• [Your task]:
Sift through the material below and return the lines with "under".
========
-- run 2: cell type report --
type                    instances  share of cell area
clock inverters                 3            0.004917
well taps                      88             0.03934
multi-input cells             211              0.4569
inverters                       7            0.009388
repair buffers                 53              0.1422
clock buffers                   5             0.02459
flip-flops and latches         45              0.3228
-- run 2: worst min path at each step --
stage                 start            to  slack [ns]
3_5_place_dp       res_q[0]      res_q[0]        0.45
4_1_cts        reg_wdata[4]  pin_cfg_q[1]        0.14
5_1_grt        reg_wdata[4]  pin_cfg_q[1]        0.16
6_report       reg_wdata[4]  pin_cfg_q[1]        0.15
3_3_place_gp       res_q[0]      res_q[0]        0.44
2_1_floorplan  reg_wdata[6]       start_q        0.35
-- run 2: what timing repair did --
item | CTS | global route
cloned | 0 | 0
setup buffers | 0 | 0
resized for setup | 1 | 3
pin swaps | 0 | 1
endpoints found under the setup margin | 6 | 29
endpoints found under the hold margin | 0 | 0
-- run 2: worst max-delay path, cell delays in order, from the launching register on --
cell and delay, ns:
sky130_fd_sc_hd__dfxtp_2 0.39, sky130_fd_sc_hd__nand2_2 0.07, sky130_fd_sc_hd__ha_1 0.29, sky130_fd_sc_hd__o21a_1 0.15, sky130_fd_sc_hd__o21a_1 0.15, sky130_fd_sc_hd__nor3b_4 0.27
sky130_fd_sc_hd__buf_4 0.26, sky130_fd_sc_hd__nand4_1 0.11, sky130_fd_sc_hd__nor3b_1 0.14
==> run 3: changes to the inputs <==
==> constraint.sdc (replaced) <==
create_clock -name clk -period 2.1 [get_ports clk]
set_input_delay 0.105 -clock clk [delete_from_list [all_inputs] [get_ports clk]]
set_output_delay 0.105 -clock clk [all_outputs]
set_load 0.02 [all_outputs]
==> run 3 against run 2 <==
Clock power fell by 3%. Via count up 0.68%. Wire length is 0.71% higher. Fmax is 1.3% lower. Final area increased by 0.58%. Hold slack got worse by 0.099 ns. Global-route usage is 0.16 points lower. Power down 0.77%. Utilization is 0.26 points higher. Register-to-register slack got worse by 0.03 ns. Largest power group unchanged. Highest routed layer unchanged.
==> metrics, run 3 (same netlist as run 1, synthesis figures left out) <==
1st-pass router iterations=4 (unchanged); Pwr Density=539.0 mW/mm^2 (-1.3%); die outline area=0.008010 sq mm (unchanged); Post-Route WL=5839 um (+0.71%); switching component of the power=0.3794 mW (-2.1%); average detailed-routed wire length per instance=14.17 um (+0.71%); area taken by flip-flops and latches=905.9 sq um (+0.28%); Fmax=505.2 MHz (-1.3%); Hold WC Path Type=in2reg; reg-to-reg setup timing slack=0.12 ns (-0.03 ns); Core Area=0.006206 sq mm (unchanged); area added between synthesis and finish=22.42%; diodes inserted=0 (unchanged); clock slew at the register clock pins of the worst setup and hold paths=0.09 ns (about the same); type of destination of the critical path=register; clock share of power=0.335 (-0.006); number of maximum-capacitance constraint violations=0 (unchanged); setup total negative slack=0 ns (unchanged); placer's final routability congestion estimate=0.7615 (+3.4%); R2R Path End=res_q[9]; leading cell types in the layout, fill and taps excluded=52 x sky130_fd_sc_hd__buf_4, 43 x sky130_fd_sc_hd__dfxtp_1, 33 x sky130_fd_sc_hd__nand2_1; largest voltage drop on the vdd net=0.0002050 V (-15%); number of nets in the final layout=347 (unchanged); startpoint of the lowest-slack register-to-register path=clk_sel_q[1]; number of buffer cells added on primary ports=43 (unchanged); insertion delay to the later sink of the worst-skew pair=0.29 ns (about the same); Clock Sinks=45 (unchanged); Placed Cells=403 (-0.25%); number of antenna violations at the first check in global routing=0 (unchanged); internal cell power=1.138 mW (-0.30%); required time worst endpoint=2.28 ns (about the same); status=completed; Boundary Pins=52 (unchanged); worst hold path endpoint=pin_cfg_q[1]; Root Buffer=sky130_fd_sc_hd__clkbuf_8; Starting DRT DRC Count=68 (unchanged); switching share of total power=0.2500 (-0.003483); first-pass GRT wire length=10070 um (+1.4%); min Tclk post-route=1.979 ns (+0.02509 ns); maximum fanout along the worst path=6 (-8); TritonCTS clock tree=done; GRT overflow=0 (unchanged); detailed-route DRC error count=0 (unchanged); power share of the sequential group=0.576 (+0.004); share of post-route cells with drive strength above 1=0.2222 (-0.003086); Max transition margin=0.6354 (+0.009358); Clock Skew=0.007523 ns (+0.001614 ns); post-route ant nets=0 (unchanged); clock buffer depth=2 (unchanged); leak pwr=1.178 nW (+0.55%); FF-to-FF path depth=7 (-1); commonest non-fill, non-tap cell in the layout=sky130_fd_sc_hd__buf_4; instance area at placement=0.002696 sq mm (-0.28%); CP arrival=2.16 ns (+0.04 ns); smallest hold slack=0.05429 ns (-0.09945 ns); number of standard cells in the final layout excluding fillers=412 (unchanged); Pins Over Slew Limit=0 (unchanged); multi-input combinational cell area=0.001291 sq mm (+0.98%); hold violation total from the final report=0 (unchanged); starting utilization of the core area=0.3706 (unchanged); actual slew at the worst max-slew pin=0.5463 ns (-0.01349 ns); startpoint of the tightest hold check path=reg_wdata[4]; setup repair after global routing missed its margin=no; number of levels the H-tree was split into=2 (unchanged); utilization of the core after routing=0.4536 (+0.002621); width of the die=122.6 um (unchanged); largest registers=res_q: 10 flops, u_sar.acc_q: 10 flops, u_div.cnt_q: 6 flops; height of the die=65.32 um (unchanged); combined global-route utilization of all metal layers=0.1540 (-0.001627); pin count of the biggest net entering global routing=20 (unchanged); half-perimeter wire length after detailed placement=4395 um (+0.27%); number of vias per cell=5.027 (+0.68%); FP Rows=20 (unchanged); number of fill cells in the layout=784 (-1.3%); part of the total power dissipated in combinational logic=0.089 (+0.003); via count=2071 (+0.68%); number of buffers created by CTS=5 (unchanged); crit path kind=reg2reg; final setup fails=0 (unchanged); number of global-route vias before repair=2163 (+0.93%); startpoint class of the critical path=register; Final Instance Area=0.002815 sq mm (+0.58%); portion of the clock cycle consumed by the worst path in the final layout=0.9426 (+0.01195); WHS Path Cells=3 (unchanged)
========
• [Response below]:
endpoints found under the setup margin | 6 | 29
endpoints found under the hold margin | 0 | 0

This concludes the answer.